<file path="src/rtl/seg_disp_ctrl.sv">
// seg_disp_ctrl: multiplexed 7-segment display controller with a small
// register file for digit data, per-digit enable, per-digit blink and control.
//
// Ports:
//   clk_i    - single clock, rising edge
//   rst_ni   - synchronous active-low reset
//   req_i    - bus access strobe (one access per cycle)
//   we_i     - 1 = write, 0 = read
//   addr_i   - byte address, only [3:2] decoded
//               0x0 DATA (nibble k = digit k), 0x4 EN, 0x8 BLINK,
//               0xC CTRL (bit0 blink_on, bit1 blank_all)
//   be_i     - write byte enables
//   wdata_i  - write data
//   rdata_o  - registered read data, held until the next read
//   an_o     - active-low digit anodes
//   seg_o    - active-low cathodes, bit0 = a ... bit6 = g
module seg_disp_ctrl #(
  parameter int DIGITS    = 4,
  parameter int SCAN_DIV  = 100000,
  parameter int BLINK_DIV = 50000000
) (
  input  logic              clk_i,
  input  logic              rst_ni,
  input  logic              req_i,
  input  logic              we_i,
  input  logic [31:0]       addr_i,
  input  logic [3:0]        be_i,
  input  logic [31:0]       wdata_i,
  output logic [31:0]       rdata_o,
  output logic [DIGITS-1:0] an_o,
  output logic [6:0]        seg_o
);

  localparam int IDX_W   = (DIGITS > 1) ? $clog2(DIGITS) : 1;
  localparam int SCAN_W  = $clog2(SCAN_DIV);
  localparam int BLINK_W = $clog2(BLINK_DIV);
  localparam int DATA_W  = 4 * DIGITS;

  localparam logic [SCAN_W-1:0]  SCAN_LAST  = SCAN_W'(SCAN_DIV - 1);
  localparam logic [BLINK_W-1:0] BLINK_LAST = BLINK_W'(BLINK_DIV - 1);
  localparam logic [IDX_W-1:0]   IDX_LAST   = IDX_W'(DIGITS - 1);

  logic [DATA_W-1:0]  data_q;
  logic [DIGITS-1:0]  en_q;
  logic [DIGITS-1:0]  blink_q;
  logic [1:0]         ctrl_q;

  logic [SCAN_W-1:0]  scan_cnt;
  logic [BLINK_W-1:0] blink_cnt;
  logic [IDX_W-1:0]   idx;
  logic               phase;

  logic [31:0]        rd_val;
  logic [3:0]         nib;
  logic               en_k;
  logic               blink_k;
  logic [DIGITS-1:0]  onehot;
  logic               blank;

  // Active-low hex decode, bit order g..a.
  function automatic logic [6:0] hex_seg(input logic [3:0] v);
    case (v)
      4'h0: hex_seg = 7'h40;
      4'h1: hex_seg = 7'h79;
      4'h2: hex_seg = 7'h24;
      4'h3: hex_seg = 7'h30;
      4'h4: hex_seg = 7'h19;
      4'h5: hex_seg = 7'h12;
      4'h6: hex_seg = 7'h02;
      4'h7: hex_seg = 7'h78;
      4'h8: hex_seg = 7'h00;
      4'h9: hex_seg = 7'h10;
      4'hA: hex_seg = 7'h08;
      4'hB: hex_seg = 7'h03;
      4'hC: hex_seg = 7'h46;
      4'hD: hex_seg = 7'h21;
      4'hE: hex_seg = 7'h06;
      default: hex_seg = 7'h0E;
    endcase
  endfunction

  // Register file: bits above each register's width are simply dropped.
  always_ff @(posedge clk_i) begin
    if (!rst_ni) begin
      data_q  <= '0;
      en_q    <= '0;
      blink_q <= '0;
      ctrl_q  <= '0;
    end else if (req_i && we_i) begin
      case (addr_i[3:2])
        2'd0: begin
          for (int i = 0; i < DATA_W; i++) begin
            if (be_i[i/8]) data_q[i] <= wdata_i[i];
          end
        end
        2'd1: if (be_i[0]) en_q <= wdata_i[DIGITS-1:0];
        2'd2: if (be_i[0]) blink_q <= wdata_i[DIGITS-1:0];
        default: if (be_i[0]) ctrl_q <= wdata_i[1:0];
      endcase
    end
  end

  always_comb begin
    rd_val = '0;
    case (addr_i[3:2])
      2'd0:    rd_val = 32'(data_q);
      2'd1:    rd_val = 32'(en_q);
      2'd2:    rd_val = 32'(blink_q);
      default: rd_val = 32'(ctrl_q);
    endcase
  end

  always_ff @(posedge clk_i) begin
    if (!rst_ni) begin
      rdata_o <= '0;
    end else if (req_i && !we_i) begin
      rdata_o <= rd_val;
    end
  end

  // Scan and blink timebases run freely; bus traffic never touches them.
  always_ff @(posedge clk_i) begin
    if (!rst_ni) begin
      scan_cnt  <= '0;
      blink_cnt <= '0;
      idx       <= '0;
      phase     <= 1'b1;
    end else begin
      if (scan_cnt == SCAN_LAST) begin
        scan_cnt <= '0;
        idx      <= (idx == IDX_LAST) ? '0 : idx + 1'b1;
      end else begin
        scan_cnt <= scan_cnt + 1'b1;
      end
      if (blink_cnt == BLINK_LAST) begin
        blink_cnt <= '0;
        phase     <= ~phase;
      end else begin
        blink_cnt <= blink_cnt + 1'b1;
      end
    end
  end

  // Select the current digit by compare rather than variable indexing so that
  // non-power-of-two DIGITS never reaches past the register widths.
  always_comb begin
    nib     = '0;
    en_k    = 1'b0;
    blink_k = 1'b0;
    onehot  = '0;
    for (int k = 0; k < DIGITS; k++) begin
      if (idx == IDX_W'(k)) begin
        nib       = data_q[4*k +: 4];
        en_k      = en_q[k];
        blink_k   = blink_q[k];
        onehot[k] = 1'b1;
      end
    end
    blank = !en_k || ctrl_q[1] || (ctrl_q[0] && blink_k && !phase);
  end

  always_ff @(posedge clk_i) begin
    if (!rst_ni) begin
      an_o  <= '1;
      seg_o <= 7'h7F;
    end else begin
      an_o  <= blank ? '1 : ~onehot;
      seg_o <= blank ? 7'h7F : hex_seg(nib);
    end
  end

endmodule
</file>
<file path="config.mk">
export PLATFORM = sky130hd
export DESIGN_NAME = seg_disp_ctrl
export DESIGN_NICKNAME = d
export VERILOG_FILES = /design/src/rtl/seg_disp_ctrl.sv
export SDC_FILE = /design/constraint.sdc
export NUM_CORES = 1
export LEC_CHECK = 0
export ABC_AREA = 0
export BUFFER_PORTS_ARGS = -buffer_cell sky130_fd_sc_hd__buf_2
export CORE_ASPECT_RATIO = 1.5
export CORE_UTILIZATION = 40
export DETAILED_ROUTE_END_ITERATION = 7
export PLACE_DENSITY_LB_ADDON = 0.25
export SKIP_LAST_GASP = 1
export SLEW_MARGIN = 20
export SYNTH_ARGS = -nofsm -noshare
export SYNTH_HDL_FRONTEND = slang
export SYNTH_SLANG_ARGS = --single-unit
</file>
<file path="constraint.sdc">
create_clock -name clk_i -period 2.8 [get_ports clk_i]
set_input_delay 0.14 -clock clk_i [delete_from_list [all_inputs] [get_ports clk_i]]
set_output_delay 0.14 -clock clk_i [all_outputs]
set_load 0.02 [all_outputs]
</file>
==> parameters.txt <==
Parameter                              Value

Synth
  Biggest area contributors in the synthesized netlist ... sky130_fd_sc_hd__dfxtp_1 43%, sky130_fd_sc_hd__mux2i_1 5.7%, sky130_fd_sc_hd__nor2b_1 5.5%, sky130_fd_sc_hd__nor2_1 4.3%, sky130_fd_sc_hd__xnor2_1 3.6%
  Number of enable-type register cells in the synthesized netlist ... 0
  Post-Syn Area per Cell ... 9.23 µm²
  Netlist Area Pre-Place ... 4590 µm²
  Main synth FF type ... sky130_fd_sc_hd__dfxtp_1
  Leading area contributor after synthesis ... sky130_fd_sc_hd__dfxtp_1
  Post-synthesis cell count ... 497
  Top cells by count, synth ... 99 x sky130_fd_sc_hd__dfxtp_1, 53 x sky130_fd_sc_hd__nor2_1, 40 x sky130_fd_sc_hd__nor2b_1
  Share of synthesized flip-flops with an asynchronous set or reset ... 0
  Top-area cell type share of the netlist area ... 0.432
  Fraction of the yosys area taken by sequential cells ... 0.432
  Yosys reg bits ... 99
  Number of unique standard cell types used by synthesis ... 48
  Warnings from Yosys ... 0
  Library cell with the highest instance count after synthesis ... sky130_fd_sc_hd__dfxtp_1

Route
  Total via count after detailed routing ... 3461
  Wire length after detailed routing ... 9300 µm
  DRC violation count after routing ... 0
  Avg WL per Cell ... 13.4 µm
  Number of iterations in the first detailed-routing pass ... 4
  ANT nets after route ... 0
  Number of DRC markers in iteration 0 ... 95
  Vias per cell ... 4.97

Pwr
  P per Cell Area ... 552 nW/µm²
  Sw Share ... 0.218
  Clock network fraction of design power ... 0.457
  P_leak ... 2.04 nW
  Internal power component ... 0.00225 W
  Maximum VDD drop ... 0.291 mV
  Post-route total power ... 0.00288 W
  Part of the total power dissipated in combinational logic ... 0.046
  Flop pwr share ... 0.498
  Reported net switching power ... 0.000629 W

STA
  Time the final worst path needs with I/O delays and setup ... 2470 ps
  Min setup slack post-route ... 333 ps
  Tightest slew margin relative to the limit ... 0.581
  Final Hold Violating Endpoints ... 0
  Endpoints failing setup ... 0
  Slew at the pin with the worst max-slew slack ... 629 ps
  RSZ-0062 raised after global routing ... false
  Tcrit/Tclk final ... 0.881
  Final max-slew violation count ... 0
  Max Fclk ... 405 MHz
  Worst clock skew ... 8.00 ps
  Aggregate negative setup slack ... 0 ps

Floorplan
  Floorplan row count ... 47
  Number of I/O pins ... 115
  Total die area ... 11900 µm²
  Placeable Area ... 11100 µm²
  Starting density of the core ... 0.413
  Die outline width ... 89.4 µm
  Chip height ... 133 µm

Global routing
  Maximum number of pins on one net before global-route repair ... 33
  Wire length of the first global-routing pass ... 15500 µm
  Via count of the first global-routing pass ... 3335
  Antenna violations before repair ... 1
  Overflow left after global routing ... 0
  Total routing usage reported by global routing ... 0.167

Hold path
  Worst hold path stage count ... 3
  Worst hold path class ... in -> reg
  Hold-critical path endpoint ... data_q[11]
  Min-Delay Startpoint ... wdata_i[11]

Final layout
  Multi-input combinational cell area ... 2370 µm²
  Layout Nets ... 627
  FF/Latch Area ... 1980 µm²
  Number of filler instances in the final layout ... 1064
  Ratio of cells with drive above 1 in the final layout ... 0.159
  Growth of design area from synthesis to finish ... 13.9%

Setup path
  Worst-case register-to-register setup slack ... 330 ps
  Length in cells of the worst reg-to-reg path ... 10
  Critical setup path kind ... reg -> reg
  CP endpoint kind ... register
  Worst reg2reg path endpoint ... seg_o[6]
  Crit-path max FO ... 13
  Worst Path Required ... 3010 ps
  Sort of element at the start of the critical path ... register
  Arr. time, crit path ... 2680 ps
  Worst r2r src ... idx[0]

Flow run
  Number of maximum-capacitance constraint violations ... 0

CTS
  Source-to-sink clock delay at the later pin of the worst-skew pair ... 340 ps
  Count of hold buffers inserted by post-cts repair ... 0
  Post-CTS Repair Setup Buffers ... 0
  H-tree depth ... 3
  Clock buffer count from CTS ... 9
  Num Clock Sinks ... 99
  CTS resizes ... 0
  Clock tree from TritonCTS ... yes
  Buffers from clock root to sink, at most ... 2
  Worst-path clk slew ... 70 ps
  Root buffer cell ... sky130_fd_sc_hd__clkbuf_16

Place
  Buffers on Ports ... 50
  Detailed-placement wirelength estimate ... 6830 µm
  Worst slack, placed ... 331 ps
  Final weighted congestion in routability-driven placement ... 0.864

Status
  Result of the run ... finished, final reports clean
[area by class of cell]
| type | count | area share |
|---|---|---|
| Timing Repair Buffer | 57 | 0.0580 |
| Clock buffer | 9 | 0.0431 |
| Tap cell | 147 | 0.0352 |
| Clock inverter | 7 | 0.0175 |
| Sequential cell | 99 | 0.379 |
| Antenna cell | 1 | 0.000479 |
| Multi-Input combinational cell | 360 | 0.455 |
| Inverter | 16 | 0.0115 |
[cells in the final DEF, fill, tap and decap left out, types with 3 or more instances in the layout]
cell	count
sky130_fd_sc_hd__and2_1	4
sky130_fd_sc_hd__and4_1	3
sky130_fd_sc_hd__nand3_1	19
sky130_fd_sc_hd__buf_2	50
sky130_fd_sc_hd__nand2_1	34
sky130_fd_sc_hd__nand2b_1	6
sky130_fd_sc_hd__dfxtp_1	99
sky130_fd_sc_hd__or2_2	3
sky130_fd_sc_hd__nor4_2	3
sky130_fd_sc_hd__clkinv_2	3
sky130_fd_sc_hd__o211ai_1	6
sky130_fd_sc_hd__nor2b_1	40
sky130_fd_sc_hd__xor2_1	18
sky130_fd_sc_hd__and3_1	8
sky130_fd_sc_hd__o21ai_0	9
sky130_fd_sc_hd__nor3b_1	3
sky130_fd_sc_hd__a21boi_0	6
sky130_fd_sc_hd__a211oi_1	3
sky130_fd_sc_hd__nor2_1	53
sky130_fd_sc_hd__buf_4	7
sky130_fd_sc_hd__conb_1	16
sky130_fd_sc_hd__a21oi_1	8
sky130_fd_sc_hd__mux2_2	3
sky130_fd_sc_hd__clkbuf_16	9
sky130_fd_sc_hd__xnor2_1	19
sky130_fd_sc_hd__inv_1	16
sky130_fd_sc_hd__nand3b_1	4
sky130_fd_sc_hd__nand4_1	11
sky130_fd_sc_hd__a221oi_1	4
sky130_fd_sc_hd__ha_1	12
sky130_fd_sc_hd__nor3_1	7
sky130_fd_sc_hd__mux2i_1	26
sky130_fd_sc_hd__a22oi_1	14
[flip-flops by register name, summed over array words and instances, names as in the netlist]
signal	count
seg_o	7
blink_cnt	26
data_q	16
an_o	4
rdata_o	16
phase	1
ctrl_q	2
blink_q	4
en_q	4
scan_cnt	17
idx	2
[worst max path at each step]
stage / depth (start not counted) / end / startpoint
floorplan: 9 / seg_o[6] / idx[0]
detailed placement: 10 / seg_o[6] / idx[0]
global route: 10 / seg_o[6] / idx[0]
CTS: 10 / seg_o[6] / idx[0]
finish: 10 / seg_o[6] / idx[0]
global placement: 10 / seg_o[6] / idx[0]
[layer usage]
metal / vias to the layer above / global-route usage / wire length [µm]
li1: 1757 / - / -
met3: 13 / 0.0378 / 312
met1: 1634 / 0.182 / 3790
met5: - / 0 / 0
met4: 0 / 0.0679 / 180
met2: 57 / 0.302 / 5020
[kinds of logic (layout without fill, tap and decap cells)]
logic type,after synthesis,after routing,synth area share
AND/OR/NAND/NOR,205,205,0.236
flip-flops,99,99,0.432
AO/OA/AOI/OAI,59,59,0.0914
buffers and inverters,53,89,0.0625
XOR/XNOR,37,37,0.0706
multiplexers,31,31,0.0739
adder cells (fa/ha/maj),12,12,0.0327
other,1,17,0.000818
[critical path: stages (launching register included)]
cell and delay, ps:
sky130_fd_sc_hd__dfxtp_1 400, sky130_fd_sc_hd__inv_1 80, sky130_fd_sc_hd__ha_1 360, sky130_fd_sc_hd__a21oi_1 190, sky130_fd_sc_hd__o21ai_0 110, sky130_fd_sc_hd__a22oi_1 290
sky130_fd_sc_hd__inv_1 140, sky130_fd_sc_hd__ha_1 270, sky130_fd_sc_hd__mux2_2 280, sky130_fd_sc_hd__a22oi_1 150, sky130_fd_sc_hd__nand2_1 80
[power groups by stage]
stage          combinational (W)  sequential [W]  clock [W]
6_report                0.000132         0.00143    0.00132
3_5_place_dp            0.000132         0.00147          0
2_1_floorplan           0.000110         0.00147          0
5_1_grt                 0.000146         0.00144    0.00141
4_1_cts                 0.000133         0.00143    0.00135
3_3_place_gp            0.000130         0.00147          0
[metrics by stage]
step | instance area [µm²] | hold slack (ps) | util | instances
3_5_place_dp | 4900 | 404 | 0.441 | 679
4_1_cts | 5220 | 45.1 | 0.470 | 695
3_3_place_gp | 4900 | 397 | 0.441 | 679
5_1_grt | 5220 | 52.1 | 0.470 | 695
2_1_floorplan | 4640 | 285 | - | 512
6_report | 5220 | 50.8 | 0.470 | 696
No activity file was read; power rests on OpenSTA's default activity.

################

How to complete this task:
Please reproduce the lines from the line with "Time the final" to the line with "Chip height ... 133 µm", both ends included, exactly as they appear above.

Answer below:
  Time the final worst path needs with I/O delays and setup ... 2470 ps
  Min setup slack post-route ... 333 ps
  Tightest slew margin relative to the limit ... 0.581
  Final Hold Violating Endpoints ... 0
  Endpoints failing setup ... 0
  Slew at the pin with the worst max-slew slack ... 629 ps
  RSZ-0062 raised after global routing ... false
  Tcrit/Tclk final ... 0.881
  Final max-slew violation count ... 0
  Max Fclk ... 405 MHz
  Worst clock skew ... 8.00 ps
  Aggregate negative setup slack ... 0 ps

Floorplan
  Floorplan row count ... 47
  Number of I/O pins ... 115
  Total die area ... 11900 µm²
  Placeable Area ... 11100 µm²
  Starting density of the core ... 0.413
  Die outline width ... 89.4 µm
  Chip height ... 133 µm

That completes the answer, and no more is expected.